Доклад Ассманн и вся конференция были лишены участия ученых, знакомых с воспоминаниями и исследующих их и возможности справиться с ними, используемые в Центральной и Восточной Европе. Ассманн выразила свое мнение на тему статуса «комме-моративного сознания» в странах, истории которых она не изучала; кроме того, она приняла как само собой разумеющееся, что при конструировании европейской памяти надо опустить все метафизические размышления. Дерзость в приведении подобных высказываниях по отношению к таким странам, как Польша или Литва, где подавляющее большинство населения является религиозным, вызывает мозговые конвульсии. Это, как я понимаю, частое явление в немецкой интеллектуальной жизни. Смелость немецкого теоретизирования относительно мира и окружающей действительности хорошо известна, а также многократно была одобрена и принята в научных кругах стран «Первого мира». Но когда эта самая смелость бьет по людям, на чьей земле немцы построили лагеря смерти, людям, которые остались практикующими христианами, она становится чем-то, что принять невозможно.

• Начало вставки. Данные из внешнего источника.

File: src/rtl/timer.sv
// Saturating WIDTH-bit down-counter with reload on start and synchronous active-low reset.
// Optional registered expiry pulse on the 1->0 tick, enabled by TIMER_EXPIRE_PULSE_EN.
module timer #(
    parameter int unsigned WIDTH = 7,
    parameter int unsigned LOAD  = (2 ** WIDTH) - 1
) (
    input  logic             clk,
    input  logic             reset,
    input  logic             timer_start,
    input  logic             timer_tick,
`ifdef TIMER_EXPIRE_PULSE_EN
    output logic             timer_expire,
`endif
    output logic             timer_up,
    output logic [WIDTH-1:0] timer_count
);

    localparam logic [WIDTH-1:0] LoadVal = LOAD[WIDTH-1:0];
    localparam logic [WIDTH-1:0] One     = {{(WIDTH - 1){1'b0}}, 1'b1};

    logic [WIDTH-1:0] r_count;
    logic             w_zero;
    logic             w_dec;

    assign w_zero = (r_count == '0);
    // Ticks at zero are swallowed so the counter saturates instead of wrapping.
    assign w_dec  = timer_tick && !w_zero;

    always_ff @(posedge clk) begin
        if (!reset) begin
            r_count <= LoadVal;
        end else if (timer_start) begin
            r_count <= LoadVal;
        end else if (w_dec) begin
            r_count <= r_count - One;
        end
    end

    assign timer_up    = w_zero;
    assign timer_count = r_count;

`ifdef TIMER_EXPIRE_PULSE_EN
    logic r_expire;

    always_ff @(posedge clk) begin
        if (!reset) begin
            r_expire <= 1'b0;
        end else begin
            r_expire <= !timer_start && timer_tick && (r_count == One);
        end
    end

    assign timer_expire = r_expire;
`endif

endmodule

File: config.mk
export PLATFORM = sky130hd
export DESIGN_NAME = timer
export DESIGN_NICKNAME = d
export VERILOG_FILES = /design/src/rtl/timer.sv
export SDC_FILE = /design/constraint.sdc
export NUM_CORES = 1
export LEC_CHECK = 0
export ABC_AREA = 1
export CAP_MARGIN = 20
export CORE_AREA = 5 5 42 44
export CTS_CLUSTER_DIAMETER = 100
export CTS_CLUSTER_SIZE = 10
export DETAILED_ROUTE_END_ITERATION = 10
export DIE_AREA = 0 0 47 49
export MAX_ROUTING_LAYER = met4
export PLACE_DENSITY = 0.62
export SLEW_MARGIN = 5
export SYNTH_ARGS = -nofsm -noshare
export SYNTH_HDL_FRONTEND = slang
export SYNTH_SLANG_ARGS = --single-unit
File: constraint.sdc
create_clock -name clk -period 1.1 [get_ports clk]
set_input_delay 0.22 -clock clk [delete_from_list [all_inputs] [get_ports clk]]
set_output_delay 0.22 -clock clk [all_outputs]
set_load 0.01 [all_outputs]
== Word level (Yosys, flattened, before mapping) ==
Index checks and enable logic that the tools add are counted.
Word-level totals
  word-level logic and storage cells: 7
  flip-flop bits (word level): 7
  input bits: 4
Operators by class
  reductions and logical operators: 4
  add/sub/neg operators: 1
  bitwise operators: 1
Operators with widths (count)
  7-bit zero test: 1
  7-bit by 1-bit subtractor with 7-bit output (second input constant): 1
  2-bit OR reduction: 1
  1-bit logical AND: 1
  1-bit zero test: 1
  1-bit inverter: 1

== Logic depth before layout (Yosys ltp) ==
  depth in word-level cells: 3
  mapped depth: 7

== Worst setup path before layout ==
Ideal clock, no wire load.
  path kind: register -> register
  start point: register r_count[0] (netlist: timer_count[0])
  end point: register r_count[5] (netlist: timer_count[5])
  clock period less this slack: 1247 ps
  setup slack: -147 ps
  stages on the path, launching flop included: 8
  arrival time: 1112 ps
  cell sequence: dfxtp_1 inv_1 ha_1 nand2_1 nor2_4 nor2_4 nand2_1 nand3_1
On the way
  cells in the longest elaborated chain, start to end: 3
RTL lines
  start: declaration: line 21  | logic [WIDTH-1:0] r_count;
  start signal: assignment: line 31  | r_count <= LoadVal;
  start signal: assignment: line 33  | r_count <= LoadVal;
  start signal: assignment: line 35  | r_count <= r_count - One;
  7-bit zero test: line 25  | assign w_zero = (r_count == '0);
  via timer_up: line 14  | output logic timer_up,
  1-bit zero test: line 27  | assign w_dec = timer_tick && !w_zero;
  1-bit logical AND: line 27
The timed path passes the listed nets, and every way through them passes these cells.
A chain may end at the register's enable or synchronous reset.

== Worst setup path in the final report ==
  start point: register r_count[1] (netlist: timer_count[1])
  end point: output port timer_up
On the way
  cells in the longest elaborated chain, start to end: 1
RTL lines (line)
  7-bit zero test: 25
  end: declaration: 14
No other way between the ends.

==> flow_metrics.tcl <==
set metrics [dict create \
    violations "negative setup slack" \
    via_per_inst 4.68 \
    gp_congestion 0.785 \
    clkTransAtPathRegs_ns 0.06 \
    worst_slack_ns -0.167 \
    largest_reg_flops 7 \
    clock.fmax_ghz 0.789 \
    final_util_pct 54.8 \
    grt_max_degree 8 \
    final_nets 103 \
    seqPwrFrac_pct 42.1 \
    die_area_um2 2300 \
    arrival_ns 1.05 \
    power_leakage_nw 0.395 \
    synth_top_area_share_pct 32.0 \
    start_kind "flip-flop" \
    ys_types 12 \
    grtUsageMet2_pct 21.9 \
    power.internal_mw 0.468 \
    cts-hold-fix-buffers 0 \
    path_class "reg -> out" \
    clock_path_buffers 2 \
    drive_gt1_share_pct 51.0 \
    antenna_found_initial 0 \
    place_ws_ns -0.357 \
    drc 0 \
    cts-root-buf "clkbuf_4" \
    first_pass_iters 4 \
    synthSimpleGateAreaFrac_pct 50.6 \
    hold_depth 3 \
    total_power_mw 0.648 \
    power-per-cell-area_nw_per_um2 843 \
    cp_slowest_cell "dfxtp_2" \
    timing.hold.ws_ns 0.567 \
    drt-total-wl_mm 1.30 \
    n_antenna_cell 0 \
    dpl.cell_count 104 \
    relSlewSlack_pct 82.6 \
    start_util_pct 31.3 \
    layout_common_cells "23 x nand2_1, 16 x buf_4, 8 x nand3_1" \
    instances_no_fill 112 \
    areaGrowthSynthToFinish_pct 75.4 \
    hold_path.class "reg -> reg" \
    syn_inst 64 \
    final.setup_skew_ns 0.000349 \
    rows 14 \
    synthesis.nets 70 \
    outcome "finished with violations" \
    routedWlPerCell_um 11.6 \
    die_w_um 47 \
    tightestPinTransition_ns 0.260 \
    num_io_pins 12 \
    syn_area_um2 438 \
    yosys-mux-area-fraction_pct 0 \
    synth_xor_area_share_pct 2.00 \
    synth_area_per_cell_um2 6.84 \
    clk_latency_ns 0.26 \
    grt_usage_pct 14.4 \
    cp_cell_sequence "inv_2 -> ha_4 -> nand2_4 -> nor2_4 -> buf_6" \
    power_frac_clock_pct 38.2 \
    path_max_fanout 2 \
    synth_area_leaders "dfxtp_1 32%, nand2_1 21%, nand3_1 10%" \
    grt_setup_unrepaired "yes" \
    clock_sinks 7 \
    cts_tree "done" \
    htree_levels 1 \
    io_buffers 11 \
    worst_r2r_path_depth 7 \
    ys_ff_latch 7 \
    synth_fa_ha_area_share_pct 5.71 \
    final_cell_area_um2 768 \
    grt_util_met3_pct 2.21 \
    hold_viol 0 \
    top_usage_layer "met2" \
    pwr-share-comb_pct 19.7 \
    yosysTopAreaCell "dfxtp_1" \
    core_area_um2 1400 \
    finalCritPeriodShare_pct 115 \
    finalSetupViolations 9 \
    tns_ns -0.696 \
    mostFrequentLayoutCell "nand2_1" \
    grt_pass1_wl_mm 2.35 \
    yosys_warnings 0 \
    cpPeakStageDelay_ns 0.32 \
    numCtsBuffers 3 \
    ir_worst_vdd_mv 0.562 \
    synth-compound-area-share_pct 3.71 \
    drv_cap 0 \
    grt_overflow 0 \
    num_vias 524 \
    swShare_pct 27.7 \
    first_iter_violations 6 \
    die_h_um 49 \
    endpoint_kind "output port" \
    worstSetupPathDepth 5 \
    critPathTopFamily "flip-flops" \
    ant_nets 0 \
    met1_usage_pct 17.9 \
    cp.required_ns 0.88 \
    grt_pass1_vias 549 \
    period_needed_ns 1.27 \
    synth_top_family_by_area "simple AND/OR/NAND/NOR gates" \
    crit_buf_inv 2 \
    p_sw_mw 0.180 \
    dpl.hpwl_um 825 \
    place_area_um2 692 \
    slew_violations 0 \
    ys_seq_area_share_pct 32.0 \
]
-- final cells by class --
type | count | area, µm²
Sequential cell | 7 | 149
Timing Repair Buffer | 28 | 220
Tap cell | 16 | 20.0
Fill cell | 147 | 633
Inverter | 7 | 26.3
Multi-Input combinational cell | 50 | 327
Clock buffer | 4 | 26.3
-- cells by family (layout without fill, tap and decap cells) --
group                    after synthesis  count (layout)
adder cells (fa/ha/maj)                2               2
AND/OR/NAND/NOR                       46              46
AO/OA/AOI/OAI                          1               1
XOR/XNOR                               1               1
flip-flops                             7               7
buffers and inverters                  7              39
-- layer usage --
| layer | vias to the layer above | share of wire (%) |
|---|---|---|
| met5 | - | 0 |
| met3 | 4 | 5.1 |
| met2 | 19 | 49 |
| li1 | 264 | - |
| met1 | 237 | 42 |
| met4 | 0 | 3.4 |
-- synth_stat cells, drive strengths merged --
library cell,instances
nand2,26
nand3,9
dfxtp,7
inv,7
nor2,7
ha,2
nand3b,2
nand4,2
o21ai,1
xor2,1
-- worst paths after layout --
| kind | start | end | slack, ns |
|---|---|---|---|
| setup reg to reg | timer_count[1]$_SDFFE_PP1P_ | timer_count[2]$_SDFFE_PP1P_ | -0.08 |
| hold reg to reg | timer_count[6]$_SDFFE_PP1P_ | timer_count[6]$_SDFFE_PP1P_ | 0.57 |
| hold / removal | timer_count[6]$_SDFFE_PP1P_ | timer_count[6]$_SDFFE_PP1P_ | 0.57 |
| setup / recovery | timer_count[1]$_SDFFE_PP1P_ | timer_up | -0.17 |
-- worst reg2reg max path, cell delays in order, from the launching register on --
cell and delay (ns):
dfxtp_2 0.33, inv_2 0.05, buf_4 0.12, buf_4 0.13, ha_4 0.17, xor2_2 0.15
nand2_2 0.07, nand3_2 0.06
-- power groups by stage --
| stage | sequential [mW] | clock (mW) | combinational, mW |
|---|---|---|---|
| finish | 0.273 | 0.247 | 0.128 |
| global route | 0.274 | 0.268 | 0.142 |
| CTS | 0.272 | 0.254 | 0.120 |
| detailed placement | 0.276 | 0 | 0.124 |
| global placement | 0.276 | 0 | 0.123 |
| floorplan | 0.285 | 0 | 0.0474 |
-- timing repair --
| item | CTS | global route |
|---|---|---|
| pin swaps | 14 | 11 |
| gates resized for setup | 40 | 7 |
| endpoints found under the setup margin | 15 | 13 |
| setup buffers | 4 | 0 |
No activity file was read; power rests on OpenSTA's default activity.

Меня удивляет, что такой ученый, как Ассманн, будучи высокочувствительной к страданиям евреев, и сориентированный в вариантах контекстуализации еврейский исторических воспоминаний, посчитала себя лицом, достаточно компетентным для создания теории относительно народов, ей неизвестных. Единственно возможным вариантом объяснения может быть, что 50 лет молчания, навязанного советским террором негерманской Центральной и Восточной Европе, привели к тому, что теперь у немецких ученых появилась позиция, будто странам к востоку от Германии нечего сказать по поводу Второй мировой войны, и что все уже было сказано исследователями Холокоста и немецкими исследователями.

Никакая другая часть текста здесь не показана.